Brachet Cécile, Vandergheynst Frédéric, Heinrichs Claudine
Endocrinology Unit, Department of Pediatrics, Hôpital Universitaire des Enfants Reine Fabiola, Université Libre de Bruxelles, Brussels, Belgium.
Horm Res Paediatr. 2015;84(1):65-7. doi: 10.1159/000381586. Epub 2015 Apr 25.
Nephrogenic syndrome of inappropriate antidiuresis (NSIAD) is a rare X-linked disease due to gain-of-function mutations in the AVP V2 receptor gene. Hemizygous males present with recurrent episodes of severe hyponatremia in infancy. Heterozygous females are usually asymptomatic.
We report on a 23-day-old female neonate, born at term with 3,260 g that presented with recurrent hyponatremia (Na between 124 and 134 mmol/l) due to NSIAD. She was a heterozygous carrier of the c.409 C>T mutation in the AVPR2 gene.
This is the first report of a female neonate presenting with hyponatremia due to NSIAD. The diagnosis of NSIAD should not be limited to male infants and should also be considered in female infants with the clinical picture of inappropriate antidiuresis.
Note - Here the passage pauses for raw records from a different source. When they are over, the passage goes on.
--- src/design/g4trp_pkg.sv ---
`timescale 1ns / 1ps
// ----------------------------------------------------------------------------
// g4trp_pkg
// Shared constants, types and helper functions of the gray4 row packer.
// ----------------------------------------------------------------------------
package g4trp_pkg;

	// row cache geometry
	localparam int SLOT_W     = 4;
	localparam int CACHE_ROWS = 1 << SLOT_W;
	localparam int MAX_WIDTH  = 128;
	localparam int COL_W      = $clog2(MAX_WIDTH);
	localparam int ADDR_W     = SLOT_W + COL_W;
	localparam int DEPTH      = CACHE_ROWS << COL_W;

	// field widths
	localparam int COORD_W = 12;
	localparam int COLOR_W = 16;
	localparam int CW_W    = 8;
	localparam int CH_W    = 12;
	localparam int CFG_W   = 12;
	localparam int IDX_W   = 2;

	// register indexes
	localparam logic [IDX_W-1:0] REG_WIDTH  = 2'd0;
	localparam logic [IDX_W-1:0] REG_HEIGHT = 2'd1;
	localparam logic [IDX_W-1:0] REG_AVG    = 2'd2;

	// register reset values
	localparam logic [CW_W-1:0] WIDTH_RST  = 8'd128;
	localparam logic [CH_W-1:0] HEIGHT_RST = 12'd96;

	// gray scaling: sum / 1600 == (sum * GRAY_RECIP) >> GRAY_SHIFT for sum <= 25500
	localparam logic [15:0] GRAY_RECIP = 16'd41944;
	localparam int          GRAY_SHIFT = 26;

	typedef struct packed {
		logic [CW_W-1:0] width;
		logic [CH_W-1:0] height;
		logic            avg;
	} cfg_t;

	typedef struct packed {
		logic [COL_W-1:0]   col;
		logic [COORD_W-1:0] row;
		logic [3:0]         gray;
		logic               row_ok;
		logic               col_ok;
	} ent_t;

	typedef struct packed {
		logic [7:0] data;
		logic       last;
	} out_t;

	// width register to the width in use
	function automatic logic [CW_W-1:0] eff_width(input logic [CW_W-1:0] dw);
		logic [CW_W-1:0] w;
		if (dw == '0) begin
			w = CW_W'(1);
		end else if ({24'd0, dw} > MAX_WIDTH) begin
			w = CW_W'(MAX_WIDTH);
		end else begin
			w = dw;
		end
		return w;
	endfunction

	// c * 255 / 31 == 8c + floor(7c / 31), floor(n / 31) == (n * 529) >> 14
	function automatic logic [7:0] chan5_to_8(input logic [4:0] c);
		logic [7:0]  n;
		logic [17:0] p;
		n = {c, 3'b000} - {3'b000, c};
		p = 18'(n) * 18'd529;
		return {c, 3'b000} + {5'd0, p[16:14]};
	endfunction

	// c * 255 / 63 == 4c + floor(c / 21), floor(c / 21) == (c * 49) >> 10
	function automatic logic [7:0] chan6_to_8(input logic [5:0] c);
		logic [11:0] p;
		p = 12'(c) * 12'd49;
		return {c, 2'b00} + {6'd0, p[11:10]};
	endfunction

endpackage

--- src/design/g4trp_outq.sv ---
`timescale 1ns / 1ps
// ----------------------------------------------------------------------------
// g4trp_outq
// Four-entry queue of packed bytes toward the receiver.
// ----------------------------------------------------------------------------
module g4trp_outq (
	input  logic            clk,
	input  logic            arst_n,
	input  logic            wr,
	input  g4trp_pkg::out_t wdata,
	output logic            full,
	output logic            empty,
	input  logic            pop,
	output g4trp_pkg::out_t rdata
);

	g4trp_pkg::out_t mem_q [4];
	logic [1:0]      wp_q, rp_q;
	logic [2:0]      cnt_q;
	logic            rd;

	assign full  = cnt_q == 3'd4;
	assign empty = cnt_q == 3'd0;
	assign rd    = pop && !empty;
	assign rdata = mem_q[rp_q];

	// pointers and fill count
	always_ff @(posedge clk or negedge arst_n) begin
		if (!arst_n) begin
			wp_q  <= 2'd0;
			rp_q  <= 2'd0;
			cnt_q <= 3'd0;
		end else begin
			if (wr) wp_q <= wp_q + 2'd1;
			if (rd) rp_q <= rp_q + 2'd1;
			cnt_q <= cnt_q + {2'b00, wr} - {2'b00, rd};
		end
	end

	// storage
	always_ff @(posedge clk) begin
		if (wr) mem_q[wp_q] <= wdata;
	end

endmodule

--- config.mk ---
export PLATFORM = sky130hd
export DESIGN_NAME = g4trp_outq
export DESIGN_NICKNAME = d
export VERILOG_FILES = /design/src/design/g4trp_pkg.sv /design/src/design/g4trp_outq.sv
export SDC_FILE = /design/constraint.sdc
export NUM_CORES = 1
export LEC_CHECK = 0
export ABC_AREA = 1
export BUFFER_PORTS_ARGS = -buffer_cell sky130_fd_sc_hd__buf_2
export CELL_PAD_IN_SITES_DETAIL_PLACEMENT = 0
export CELL_PAD_IN_SITES_GLOBAL_PLACEMENT = 2
export CORE_UTILIZATION = 42
export CTS_BUF_LIST = sky130_fd_sc_hd__clkbuf_4
export CTS_CLUSTER_DIAMETER = 150
export CTS_CLUSTER_SIZE = 25
export DETAILED_ROUTE_END_ITERATION = 8
export PLACE_DENSITY_LB_ADDON = 0.1
export SLEW_MARGIN = 20
export SYNTH_ARGS = -nofsm -noshare
export SYNTH_HDL_FRONTEND = slang
export SYNTH_SLANG_ARGS = --single-unit
--- constraint.sdc ---
create_clock -name clk -period 3.5 [get_ports clk]
set_input_delay 0.35 -clock clk [delete_from_list [all_inputs] [get_ports clk]]
set_output_delay 0.35 -clock clk [all_outputs]
set_load 0.01 [all_outputs]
抗利尿激素分泌异常综合征(NSIAD)是一种罕见的X连锁疾病,由精氨酸加压素V2受体基因的功能获得性突变引起。半合子男性在婴儿期会反复出现严重低钠血症。杂合子女性通常无症状。
我们报告了一名23日龄的足月女婴,出生体重3260克,因NSIAD出现反复低钠血症(血钠在124至134 mmol/L之间)。她是AVPR2基因c.409 C>T突变的杂合子携带者。
这是首例因NSIAD出现低钠血症的女婴报告。NSIAD的诊断不应局限于男婴,对于有抗利尿异常临床表现的女婴也应予以考虑。